Sarepta bets on DMD drug approval with a $25M plant buy

Sarepta CEO Chris Garabedian

After months of back and forth with regulators yoked its share price up and down, Sarepta Therapeutics ($SRPT) is all-in on its odds of winning FDA approval for its Duchenne muscular dystrophy treatment, putting up $25 million for a manufacturing plant to produce the drug.

For its money, Sarepta gets a 60,000-square-foot facility on 26 acres of land in its home state of Massachusetts, an operation that will employ about 40 people once it's up and running. All that space will allow the Cambridge biotech to manufacture eteplirsen, an RNA-based DMD treatment that promises to delay the progression of the muscle-deteriorating disease.

The current plan at Sarepta is to launch four mid-stage trials of eteplirsen in the coming months, piling up enough data to support an FDA application by year's end. Positive results would set up a 2015 approval for the drug, and the biotech intends to be ready for launch, looking to start scaling up as soon as the deal closes in July, the company said.
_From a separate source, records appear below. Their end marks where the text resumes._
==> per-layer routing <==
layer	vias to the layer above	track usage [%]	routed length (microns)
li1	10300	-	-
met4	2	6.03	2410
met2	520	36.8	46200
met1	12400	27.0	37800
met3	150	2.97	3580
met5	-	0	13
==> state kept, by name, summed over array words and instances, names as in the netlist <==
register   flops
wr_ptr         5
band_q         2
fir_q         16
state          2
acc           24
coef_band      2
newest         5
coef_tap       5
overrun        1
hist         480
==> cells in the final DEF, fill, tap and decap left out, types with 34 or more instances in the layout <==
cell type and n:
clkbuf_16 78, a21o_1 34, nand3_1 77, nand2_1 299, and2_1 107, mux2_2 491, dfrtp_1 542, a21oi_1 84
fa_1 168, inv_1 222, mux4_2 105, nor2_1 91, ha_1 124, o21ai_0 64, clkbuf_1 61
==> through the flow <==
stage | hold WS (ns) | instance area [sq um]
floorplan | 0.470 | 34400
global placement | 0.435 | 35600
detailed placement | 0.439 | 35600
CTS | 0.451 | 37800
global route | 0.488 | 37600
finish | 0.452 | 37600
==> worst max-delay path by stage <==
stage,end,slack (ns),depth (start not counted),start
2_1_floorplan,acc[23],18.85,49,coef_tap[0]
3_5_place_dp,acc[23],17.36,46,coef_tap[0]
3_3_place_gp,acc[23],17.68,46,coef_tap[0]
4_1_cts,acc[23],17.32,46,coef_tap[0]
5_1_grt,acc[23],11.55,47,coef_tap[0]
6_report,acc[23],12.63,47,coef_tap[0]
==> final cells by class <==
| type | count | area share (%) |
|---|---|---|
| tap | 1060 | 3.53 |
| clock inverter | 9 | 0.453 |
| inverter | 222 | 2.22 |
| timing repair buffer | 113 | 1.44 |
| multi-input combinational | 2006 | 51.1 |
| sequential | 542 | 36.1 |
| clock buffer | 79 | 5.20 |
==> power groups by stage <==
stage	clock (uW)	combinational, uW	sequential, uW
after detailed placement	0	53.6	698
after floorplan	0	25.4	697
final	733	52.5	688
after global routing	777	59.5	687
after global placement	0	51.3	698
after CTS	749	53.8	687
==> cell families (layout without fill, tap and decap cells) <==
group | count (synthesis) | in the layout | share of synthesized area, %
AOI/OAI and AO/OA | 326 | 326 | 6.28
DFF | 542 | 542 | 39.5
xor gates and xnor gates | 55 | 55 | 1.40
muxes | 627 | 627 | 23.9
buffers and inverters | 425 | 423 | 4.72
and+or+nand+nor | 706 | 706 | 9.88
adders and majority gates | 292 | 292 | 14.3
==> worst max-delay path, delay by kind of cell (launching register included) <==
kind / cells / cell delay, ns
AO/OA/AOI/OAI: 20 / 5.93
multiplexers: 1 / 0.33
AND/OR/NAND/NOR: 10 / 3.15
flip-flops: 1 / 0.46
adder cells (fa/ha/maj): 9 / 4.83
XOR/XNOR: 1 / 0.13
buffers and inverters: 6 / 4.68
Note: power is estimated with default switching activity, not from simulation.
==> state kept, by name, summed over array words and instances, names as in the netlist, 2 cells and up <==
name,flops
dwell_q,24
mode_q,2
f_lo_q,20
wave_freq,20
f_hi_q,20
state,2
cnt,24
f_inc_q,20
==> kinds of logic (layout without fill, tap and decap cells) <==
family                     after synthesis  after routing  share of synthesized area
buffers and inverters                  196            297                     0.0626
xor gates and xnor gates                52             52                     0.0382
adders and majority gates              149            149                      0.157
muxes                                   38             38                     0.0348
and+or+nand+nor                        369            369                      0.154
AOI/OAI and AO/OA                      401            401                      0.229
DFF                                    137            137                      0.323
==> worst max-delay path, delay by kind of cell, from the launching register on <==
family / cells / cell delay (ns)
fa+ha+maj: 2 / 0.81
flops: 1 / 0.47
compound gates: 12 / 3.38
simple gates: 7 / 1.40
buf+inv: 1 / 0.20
File: src/rtl/sd_pkg.sv
// rtl/sd_pkg.sv - shared types and constants for the SD SPI command path
//
// Purpose: state encoding for sd_cmd_sequencer, 48-bit command frame field
// offsets, the CRC7 polynomial with a single-bit update helper, and the SD
// command indices used by the top-level init sequence.
// Ports: none (package).
package sd_pkg;

  typedef enum logic [2:0] {
    ST_IDLE,
    ST_CRC,
    ST_SEND,
    ST_WAIT,
    ST_RECV,
    ST_DONE
  } state_e;

  localparam int FRAME_W   = 48;
  localparam int START_BIT = 47;
  localparam int TX_BIT    = 46;
  localparam int IDX_MSB   = 45;
  localparam int IDX_LSB   = 40;
  localparam int ARG_MSB   = 39;
  localparam int ARG_LSB   = 8;
  localparam int CRC_MSB   = 7;
  localparam int CRC_LSB   = 1;
  localparam int END_BIT   = 0;

  // Frame bits 47..8 are covered by the CRC.
  localparam int CRC_BITS = 40;

  localparam logic [6:0] CRC7_POLY = 7'h09;

  localparam logic [5:0] CMD0   = 6'd0;
  localparam logic [5:0] CMD8   = 6'd8;
  localparam logic [5:0] CMD55  = 6'd55;
  localparam logic [5:0] ACMD41 = 6'd41;
  localparam logic [5:0] CMD58  = 6'd58;

  // One MSB-first step of the CRC7 LFSR.
  function automatic logic [6:0] crc7_step(input logic [6:0] crc, input logic din);
    logic fb;
    fb = din ^ crc[6];
    return {crc[5:0], 1'b0} ^ (fb ? CRC7_POLY : 7'h00);
  endfunction

endpackage

File: src/rtl/crc7_serial.sv
// rtl/crc7_serial.sv - bit-serial CRC7 generator, one bit per negedge
//
// Purpose: accumulates CRC7 (x^7+x^3+1, init 0) over a bit stream presented
// MSB first.
// Ports:
//   clk    - bit clock, state updates on negedge
//   rst    - asynchronous active-high reset
//   clear  - zero the CRC register (wins over enable)
//   enable - fold din into the CRC on this edge
//   din    - serial data bit
//   crc    - current CRC value
module crc7_serial
  import sd_pkg::*;
(
  input  logic       clk,
  input  logic       rst,
  input  logic       clear,
  input  logic       enable,
  input  logic       din,
  output logic [6:0] crc
);

  logic [6:0] crc_q;
  logic [6:0] crc_d;

  always_comb begin
    crc_d = crc_q;
    if (clear) begin
      crc_d = 7'h00;
    end else if (enable) begin
      crc_d = crc7_step(crc_q, din);
    end
  end

  always_ff @(negedge clk or posedge rst) begin
    if (rst) begin
      crc_q <= 7'h00;
    end else begin
      crc_q <= crc_d;
    end
  end

  assign crc = crc_q;

endmodule

File: src/rtl/sd_cmd_sequencer.sv
// rtl/sd_cmd_sequencer.sv - SD SPI command framing, send sequencing and response capture
//
// Purpose: latches a command index/argument, builds the 48-bit frame with a
// serially computed CRC7, drives the serial sender's start/finish handshake,
// hunts for the response start bit on MISO and shifts in R1 (plus an optional
// long payload), then reports with a four-phase req/done handshake.
// Ports:
//   spiClock   - bit clock; all state changes on its negedge
//   reset      - asynchronous active-high reset
//   req/done   - four-phase request/result handshake
//   cmdIndex, cmdArg, respLong - command inputs, sampled on the accepting edge
//   sendStart/sendCmd/sendFinish - handshake and frame to the serial sender
//   bitin      - MISO
//   busy       - accept until done
//   timeout, respR1, respData - result, valid with done
module sd_cmd_sequencer
  import sd_pkg::*;
#(
  parameter int maxWait  = 64,
  parameter int longBits = 32
) (
  input  logic                spiClock,
  input  logic                reset,
  input  logic                req,
  input  logic [5:0]          cmdIndex,
  input  logic [31:0]         cmdArg,
  input  logic                respLong,
  output logic                sendStart,
  output logic [47:0]         sendCmd,
  input  logic                sendFinish,
  input  logic                bitin,
  output logic                busy,
  output logic                done,
  output logic                timeout,
  output logic [7:0]          respR1,
  output logic [longBits-1:0] respData
);

  localparam int SR_W    = 8 + longBits;
  localparam int CNT_MAX = (maxWait > SR_W) ? maxWait : SR_W;
  localparam int CNT_W   = $clog2(CNT_MAX + 1);

  state_e                state_q, state_d;
  logic [CNT_W-1:0]      cnt_q, cnt_d;
  logic [5:0]            idx_q, idx_d;
  logic [31:0]           arg_q, arg_d;
  logic                  long_q, long_d;
  // Set once req has been sampled low since the last accept; a new command
  // needs it, so a req held high across DONE->IDLE cannot re-trigger.
  logic                  armed_q, armed_d;
  logic                  send_start_q, send_start_d;
  logic                  busy_q, busy_d;
  logic                  done_q, done_d;
  logic                  timeout_q, timeout_d;
  logic [7:0]            resp_r1_q, resp_r1_d;
  logic [longBits-1:0]   resp_data_q, resp_data_d;
  logic [SR_W-1:0]       sr_q, sr_d;

  logic [SR_W-1:0]       sr_shift;
  logic [CNT_W-1:0]      recv_last;
  logic [39:0]           payload;
  logic [5:0]            crc_sel;
  logic                  crc_clear;
  logic                  crc_en;
  logic [6:0]            crc_val;
  logic [FRAME_W-1:0]    frame;

  assign payload = {1'b0, 1'b1, idx_q, arg_q};
  assign crc_sel = 6'(CRC_BITS - 1) - cnt_q[5:0];

  crc7_serial u_crc (
    .clk    (spiClock),
    .rst    (reset),
    .clear  (crc_clear),
    .enable (crc_en),
    .din    (payload[crc_sel]),
    .crc    (crc_val)
  );

  always_comb begin
    frame                    = '0;
    frame[START_BIT]         = 1'b0;
    frame[TX_BIT]            = 1'b1;
    frame[IDX_MSB:IDX_LSB]   = idx_q;
    frame[ARG_MSB:ARG_LSB]   = arg_q;
    frame[CRC_MSB:CRC_LSB]   = crc_val;
    frame[END_BIT]           = 1'b1;
  end

  // The frame is only presented while the sender is being driven.
  assign sendCmd = (state_q == ST_SEND) ? frame : '0;

  // R1's MSB is consumed in WAIT, so RECV takes 7 more bits (+ payload).
  assign recv_last = long_q ? CNT_W'(SR_W - 2) : CNT_W'(6);
  assign sr_shift  = {sr_q[SR_W-2:0], bitin};

  always_comb begin
    state_d      = state_q;
    cnt_d        = cnt_q;
    idx_d        = idx_q;
    arg_d        = arg_q;
    long_d       = long_q;
    armed_d      = armed_q | ~req;
    send_start_d = send_start_q;
    busy_d       = busy_q;
    done_d       = done_q;
    timeout_d    = timeout_q;
    resp_r1_d    = resp_r1_q;
    resp_data_d  = resp_data_q;
    sr_d         = sr_q;
    crc_clear    = 1'b0;
    crc_en       = 1'b0;

    case (state_q)
      ST_IDLE: begin
        if (req && armed_q) begin
          state_d   = ST_CRC;
          idx_d     = cmdIndex;
          arg_d     = cmdArg;
          long_d    = respLong;
          armed_d   = 1'b0;
          cnt_d     = '0;
          busy_d    = 1'b1;
          crc_clear = 1'b1;
        end
      end

      ST_CRC: begin
        crc_en = 1'b1;
        if (cnt_q == CNT_W'(CRC_BITS - 1)) begin
          state_d      = ST_SEND;
          send_start_d = 1'b1;
          cnt_d        = '0;
        end else begin
          cnt_d = cnt_q + 1'b1;
        end
      end

      ST_SEND: begin
        if (sendFinish) begin
          state_d      = ST_WAIT;
          send_start_d = 1'b0;
          cnt_d        = '0;
        end
      end

      // cnt_q is the number of WAIT edges already spent, so this edge is
      // count cnt_q+1; a start bit up to count maxWait wins over timeout.
      ST_WAIT: begin
        if (!bitin && (cnt_q != CNT_W'(maxWait))) begin
          state_d = ST_RECV;
          cnt_d   = '0;
          sr_d    = '0;
        end else if (cnt_q == CNT_W'(maxWait)) begin
          state_d     = ST_DONE;
          busy_d      = 1'b0;
          done_d      = 1'b1;
          timeout_d   = 1'b1;
          resp_r1_d   = 8'h00;
          resp_data_d = '0;
        end else begin
          cnt_d = cnt_q + 1'b1;
        end
      end

      ST_RECV: begin
        sr_d = sr_shift;
        if (cnt_q == recv_last) begin
          state_d     = ST_DONE;
          busy_d      = 1'b0;
          done_d      = 1'b1;
          timeout_d   = 1'b0;
          resp_r1_d   = long_q ? sr_shift[SR_W-1 -: 8] : sr_shift[7:0];
          resp_data_d = long_q ? sr_shift[longBits-1:0] : '0;
        end else begin
          cnt_d = cnt_q + 1'b1;
        end
      end

      ST_DONE: begin
        // armed_q means req already dropped during the operation.
        if (!req || armed_q) begin
          state_d = ST_IDLE;
          done_d  = 1'b0;
          armed_d = ~req;
        end
      end

      default: begin
        state_d = ST_IDLE;
      end
    endcase
  end

  always_ff @(negedge spiClock or posedge reset) begin
    if (reset) begin
      state_q      <= ST_IDLE;
      cnt_q        <= '0;
      idx_q        <= '0;
      arg_q        <= '0;
      long_q       <= 1'b0;
      armed_q      <= 1'b1;
      send_start_q <= 1'b0;
      busy_q       <= 1'b0;
      done_q       <= 1'b0;
      timeout_q    <= 1'b0;
      resp_r1_q    <= '0;
      resp_data_q  <= '0;
      sr_q         <= '0;
    end else begin
      state_q      <= state_d;
      cnt_q        <= cnt_d;
      idx_q        <= idx_d;
      arg_q        <= arg_d;
      long_q       <= long_d;
      armed_q      <= armed_d;
      send_start_q <= send_start_d;
      busy_q       <= busy_d;
      done_q       <= done_d;
      timeout_q    <= timeout_d;
      resp_r1_q    <= resp_r1_d;
      resp_data_q  <= resp_data_d;
      sr_q         <= sr_d;
    end
  end

  assign sendStart = send_start_q;
  assign busy      = busy_q;
  assign done      = done_q;
  assign timeout   = timeout_q;
  assign respR1    = resp_r1_q;
  assign respData  = resp_data_q;

endmodule

File: config.mk
export PLATFORM = sky130hd
export DESIGN_NAME = sd_cmd_sequencer
export DESIGN_NICKNAME = d
export VERILOG_FILES = /design/src/rtl/sd_pkg.sv /design/src/rtl/crc7_serial.sv /design/src/rtl/sd_cmd_sequencer.sv
export SDC_FILE = /design/constraint.sdc
export NUM_CORES = 1
export LEC_CHECK = 0
export CAP_MARGIN = 15
export CORE_ASPECT_RATIO = 1.75
export CORE_MARGIN = 8
export CORE_UTILIZATION = 55
export DETAILED_ROUTE_END_ITERATION = 12
export GPL_TIMING_DRIVEN = 0
export PLACE_DENSITY = 0.94
export SYNTH_ARGS = -nofsm -noshare
export SYNTH_HDL_FRONTEND = slang
export SYNTH_SLANG_ARGS = --single-unit
File: constraint.sdc
create_clock -name spiClock -period 7.8 [get_ports spiClock]
set_input_delay 1.56 -clock spiClock [delete_from_list [all_inputs] [get_ports spiClock]]
set_output_delay 1.56 -clock spiClock [all_outputs]
set_load 0.01 [all_outputs]
* Word-level counts from Yosys, hierarchy flattened
Cells that the tools add are included.
** Storage, ports and cells
- Register bits :: 140
- Logic and storage cells :: 115
- Input port bits :: 44
** Operators by class
- Reductions and logical operators :: 20
- Mux-type cells :: 54
- $lt $le $gt $ge :: 1
- Equal/unequal tests :: 20
- Add/subtract/negate cells :: 2
- Bitwise logic cells :: 4
** Operators by type and width (number)
- $mux 32 :: 4
- $pmux 39 s2 :: 1
- $pmux 32 s2 :: 1
- $mux 7 :: 8
- $mux 47 :: 1
- $mux 39 :: 1
- $pmux 7 s5 :: 1
- $mux 8 :: 4
- $mux 3 :: 7
- $ne 2x2->1 const B :: 9
- $pmux 3 s6 :: 1
- $mux 1 :: 16
- $pmux 8 s2 :: 1
- $reduce_and 5->1 :: 3
- $add 7x1->7 const B :: 1
- $eq 7x6->1 :: 1
- $eq 7x6->1 const B :: 1
- $eq 7x7->1 const B :: 1
- $lt 6x7->1 const B :: 1
- $ne 7x7->1 const B :: 1
- $xor 7x7->7 :: 1
- $bmux 1 s6 :: 1
- $eq 3x2->1 const B :: 2
- $eq 3x3->1 const B :: 2
- 21 further kinds :: 31

* Logic depth before layout (Yosys ltp)
- Depth in word-level cells :: 8
- Depth in mapped cells :: 11

* Modules after synthesis
A second synthesis with hierarchy kept.
** Second synthesis, totals
- Cells, all modules :: 580
- Area total of the unflattened synthesis :: 6615.1 um^2
** By module, submodules not included
- sd_cmd_sequencer :: cells an instance 551, instances 1, seq. area each 3329.4 um^2, area each 6303.5 um^2
- crc7_serial :: cells an instance 29, instances 1, seq. area each 175.2 um^2, area each 311.5 um^2

==> PnR_summary.wiki <==
{| class="wikitable"
! Metric !! Value
|-
| Total number of vias || 5484
|-
| Share of the core filled with cells in the final layout || 0.754
|-
| Number of slew-limit violations in the final report || 0
|-
| Initial Utilization || 0.564
|-
| Syn Inst Count || 595
|-
| Power density over cell area || 324 nW/µm²
|-
| Clock sink count || 140
|-
| Count of nets after finishing || 802
|-
| Root Buffer || sky130_fd_sc_hd__clkbuf_16
|-
| HP Class || reg2reg
|-
| Die width || 98.3 µm
|-
| Transition time of the tightest slew-check pin || 1.07 ns
|-
| Total area of multi-input combinational cells || 2750 µm²
|-
| Total congestion overflow after global routing || 0
|-
| Syn_area_per_cell || 11.0 µm²
|-
| First-iteration detailed-routing DRC count || 331
|-
| Synth area leaders || sky130_fd_sc_hd__dfrtn_1 (53%), sky130_fd_sc_hd__mux2_2 (5.9%), sky130_fd_sc_hd__a22o_1 (5.5%), sky130_fd_sc_hd__nand2_1 (5.3%), sky130_fd_sc_hd__and3_1 (4.4%)
|-
| Ratio of cells with drive above 1 in the final layout || 0.145
|-
| Seq/Total Area, Yosys || 0.537
|-
| Worst setup timing slack at the placement stage || -0.0702 ns
|-
| Kind of launch point of the worst setup path || register
|-
| Via count of the first global-routing pass || 5969
|-
| Count of warnings emitted by yosys || 0
|-
| Pwr Total || 0.00283 W
|-
| GP Congestion || 0.918
|-
| Buffer depth of the longest clock path || 2
|-
| Inserted Clock Buffers || 17
|-
| Remaining antenna violation count after routing || 0
|-
| Detailed-routing iteration count for the pre-antenna-repair pass || 6
|-
| Final worst-path setup slack || 0.0578 ns
|-
| Cell type with the highest aggregate area in the netlist || sky130_fd_sc_hd__dfrtn_1
|-
| Total die area || 15700 µm²
|-
| Run status || finished clean
|-
| Number of enable-type register cells in the synthesized netlist || 0
|-
| Critical Path End Type || output port
|-
| Total routing usage reported by global routing || 0.245
|-
| Clock skew after layout || 0.0496 ns
|-
| DIE HEIGHT || 160 µm
|-
| Count of inserted antenna diode cells || 0
|-
| Worst Path Required || 6.24 ns
|-
| First-pass GRT wire length || 30.8 mm
|-
| Num rows || 52
|-
| Unique masters post-synth || 57
|-
| Number of placed cells counting well taps || 867
|-
| Number of cells on the worst hold path || 2
|-
| Top_reg_cell synth || sky130_fd_sc_hd__dfrtn_1
|-
| Storage cell area || 3500 µm²
|-
| Average wire per standard cell || 21.2 µm
|-
| Number of non-filler instances in the completed layout || 899
|-
| Filler Cells Inserted || 756
|-
| Share of synthesized flip-flops with an asynchronous set or reset || 1.00
|-
| MaxCap Viol Count || 0
|-
| Hold Violations, Final || 0
|-
| Synthesized Nets || 644
|-
| Yosys reg bits || 140
|-
| Number of vias per cell || 6.10
|-
| Syn Std Cell Area || 6530 µm²
|-
| Critical path class || reg2out
|-
| Placed cell areas || 8100 µm²
|-
| Signed area change from the synthesized netlist to the final layout || 33.8%
|-
| Max rail drop VDD || 0.000191 V
|-
| Number of endpoints failing setup at the final stage || 0
|-
| Insertion delay to the later sink of the worst-skew pair || 0.43 ns
|-
| Post-CTS clock slew at the launch and capture registers of the worst setup and hold paths || 0.04 ns
|-
| TritonCTS clock tree || yes
|-
| Core Footprint || 11600 µm²
|-
| Static power due to leakage || 3.91 nW
|-
| Area of all placed cells without fillers || 8730 µm²
|-
| DR DRC count || 0
|-
| Antenna violations before repair || 0
|-
| Pin count of the biggest net entering global routing || 41
|-
| Total half-perimeter wirelength after legalization and detailed placement || 13.5 mm
|-
| Wirelength, routed || 19.1 mm
|-
| WP data arrival || 6.18 ns
|-
| Fraction of post-synthesis cell area in the top cell type by area || 0.533
|-
| Count of boundary I/O pins || 136
|-
| # H-tree levels || 4
|-
| Count of cells along the worst register-to-register path || 10
|-
| CP max FO || 11
|-
| Worst rel slew slack || 0.284
|-
| Number of port buffers || 134
|}
## sequential cells by signal, indices dropped and copies added (netlist names)
signal     cells
respR1         8
idx_q          6
cnt_q          7
long_q         1
sr_q          39
respData      32
armed_q        1
done           1
arg_q         32
state_q        3
timeout        1
sendStart      1
u_crc.crc      7
busy           1
## metal layers
| layer | track usage | share of wire | vias up | routed length, µm |
|---|---|---|---|---|
| li1 | - | - | 2442 | - |
| met1 | 0.247 | 0.36 | 2719 | 6800 |
| met2 | 0.446 | 0.54 | 260 | 10300 |
| met3 | 0.0649 | 0.066 | 63 | 1270 |
| met4 | 0.127 | 0.037 | 0 | 702 |
| met5 | 0 | 0 | - | 0 |
## cells in the mapped netlist, drive strengths merged, types with 2 or more instances
master     n
mux4       7
and2       2
mux2      40
a22o      41
a31oi      3
inv       12
nor4b      2
a311o      2
mux2i     13
o2bb2ai    2
nor2b      2
nand2     93
a21o       6
buf       19
nor2      13
xnor2      2
nand4      3
a2111oi    2
nand3     18
a21oi     13
dfrtn    139
clkbuf    31
nor3       4
ha         5
o21ai     50
xor2       3
and3      46
o211ai     3
## area by class of cell
class                   count  area share
flip-flops and latches    140       0.401
multi-input cells         394       0.314
repair buffers            138       0.161
clock buffers              24      0.0552
plain buffers              50      0.0301
well taps                 135      0.0193
clock inverters             7      0.0132
inverters                  11     0.00516
## path summary, 6_finish.rpt
path                            slack [ns]           to        from
worst max-delay path                  0.06  sendCmd[38]  state_q[0]
worst min-delay path                  0.43      timeout     timeout
worst max register to register        4.90     cnt_q[0]    cnt_q[0]
worst min register to register        0.43      timeout     timeout
max in group asynchronous             1.45    arg_q[28]       reset
min in group asynchronous             5.45  respData[3]       reset
## placed cells by master (no fill, tap or decap), types with 2 or more instances in the layout
| cell type | n |
|---|---|
| sky130_fd_sc_hd__dfrtn_1 | 139 |
| sky130_fd_sc_hd__clkdlybuf4s50_1 | 134 |
| sky130_fd_sc_hd__nand2_1 | 93 |
| sky130_fd_sc_hd__o21ai_0 | 49 |
| sky130_fd_sc_hd__and3_1 | 46 |
| sky130_fd_sc_hd__a22o_1 | 41 |
| sky130_fd_sc_hd__mux2_2 | 34 |
| sky130_fd_sc_hd__clkbuf_1 | 26 |
| sky130_fd_sc_hd__nand3_1 | 18 |
| sky130_fd_sc_hd__clkbuf_16 | 17 |
| sky130_fd_sc_hd__buf_2 | 13 |
| sky130_fd_sc_hd__a21oi_1 | 13 |
| sky130_fd_sc_hd__mux2i_1 | 13 |
| sky130_fd_sc_hd__nor2_1 | 12 |
| sky130_fd_sc_hd__inv_1 | 11 |
| sky130_fd_sc_hd__a21o_1 | 6 |
| sky130_fd_sc_hd__mux2_1 | 6 |
| sky130_fd_sc_hd__clkbuf_2 | 5 |
| sky130_fd_sc_hd__mux4_2 | 5 |
| sky130_fd_sc_hd__ha_1 | 5 |
| sky130_fd_sc_hd__nor3_1 | 4 |
| sky130_fd_sc_hd__buf_4 | 4 |
| sky130_fd_sc_hd__buf_6 | 4 |
| sky130_fd_sc_hd__clkbuf_4 | 3 |
| sky130_fd_sc_hd__o211ai_1 | 3 |
| sky130_fd_sc_hd__a31oi_1 | 3 |
| sky130_fd_sc_hd__xor2_1 | 3 |
| sky130_fd_sc_hd__clkbuf_8 | 3 |
| sky130_fd_sc_hd__bufinv_16 | 3 |
| sky130_fd_sc_hd__buf_12 | 3 |
| sky130_fd_sc_hd__xnor2_1 | 2 |
| sky130_fd_sc_hd__o2bb2ai_1 | 2 |
| sky130_fd_sc_hd__nand4_1 | 2 |
| sky130_fd_sc_hd__a311o_1 | 2 |
| sky130_fd_sc_hd__mux4_1 | 2 |
| sky130_fd_sc_hd__clkinvlp_4 | 2 |
## where the power goes
group	leakage [nW]	internal (W)	switching, W
logic	1.79	0.000473	0.000531
registers	1.84	0.000887	0.000118
clock network	0.292	0.000526	0.000293
## cells by family after synthesis
group                    share of synthesized area
AO/OA/AOI/OAI                                0.141
XOR/XNOR                                   0.00671
adder cells (fa/ha/maj)                    0.00959
buffers and inverters                       0.0443
flip-flops                                   0.537
multiplexers                                 0.114
other                                     0.000575
AND/OR/NAND/NOR                              0.146
## per-stage QoR
| step | setup TNS [ns] | hold WS (ns) |
|---|---|---|
| floorplan | 0 | 0.424 |
| global placement | -50.64 | 0.424 |
| detailed placement | -0.979 | 0.432 |
| CTS | 0 | 0.432 |
| global route | -0.00521 | 0.458 |
| finish | 0 | 0.427 |
## critical path, cell delays in order (launching register included)
cell and delay, ns:
sky130_fd_sc_hd__dfrtn_1 0.38, sky130_fd_sc_hd__buf_2 0.23, sky130_fd_sc_hd__nor2_4 0.26, sky130_fd_sc_hd__clkbuf_4 0.26
sky130_fd_sc_hd__and3_1 0.20, sky130_fd_sc_hd__clkdlybuf4s50_1 0.55
## repair_timing
item / CTS / global route
setup buffers: 0 / 1
endpoints found under the setup margin: 45 / 39
resized for setup: 12 / 5
cloned: 1 / 0
pin swaps: 1 / 1
hold buffers: 0 / 0
No activity file was read; power rests on OpenSTA's default activity.
==> RTL edit: new RTL, same flow settings <==
Encoding of `state_e`: now Gray code (3 bits for 6 states).
--- a/src/rtl/sd_pkg.sv
+++ b/src/rtl/sd_pkg.sv
@@ -8,10 +8,10 @@
 
   typedef enum logic [2:0] {
-    ST_IDLE,
-    ST_CRC,
-    ST_SEND,
-    ST_WAIT,
-    ST_RECV,
-    ST_DONE
+    ST_IDLE = 3'b000,
+    ST_CRC  = 3'b001,
+    ST_SEND = 3'b011,
+    ST_WAIT = 3'b010,
+    ST_RECV = 3'b110,
+    ST_DONE = 3'b111
   } state_e;
 
Formal check against the unedited RTL: same outputs for any inputs over 10 cycles, from zero or initial values and one cycle with reset high; not proved beyond that.
==> RTL edit against the unedited design <==
Final area shrank 1.2%. First-iteration DRC count shrank 9.4%. Area after synthesis shrank 1.2%. Register-to-register slack lost 0.14 ns. Hold slack lost 0.0052 ns. Die area shrank 1.0%. Largest cell class unchanged. Total power shrank 4.1%. Setup slack gained 0.040 ns. Global-route usage shrank 1.6 points. Routed wire length shrank 8.6%. Clock power shrank 6.0%. Sequential cell count is the same.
Sarepta's shares jumped about 5% on the news, following a roughly 75% leap last month when the biotech outlined eteplirsen's path to the FDA.

The drug was once expected to ease its way onto the market on the strength of one small, if very promising, study. But, after a late-stage efficacy slip up by competitor Prosensa ($RNA), the FDA seemed to tighten its scrutiny on DMD drugs, walking back its willingness to consider an early approval for eteplirsen. That November revelation more than halved the value of Sarepta's shares, carving $700 million out of its market cap, and the biotech has been working its way back into investors' good graces ever since.

Now, after months of conjecture, Sarepta has a well-defined road to market for eteplirsen and plans to build a franchise of RNA therapeutics around its lead drug--and that's where its $25 million new shop will prove doubly useful, CEO Chris Garabedian said.

"While we scale up to address the potential U.S. commercial demand for our lead product candidate eteplirsen in the event of an approval next year, the addition of internal resources will enhance our ability to advance the development of our broader exon-skipping platform and explore the potential of our technology platform in other therapeutic areas," Garabedian said in a statement.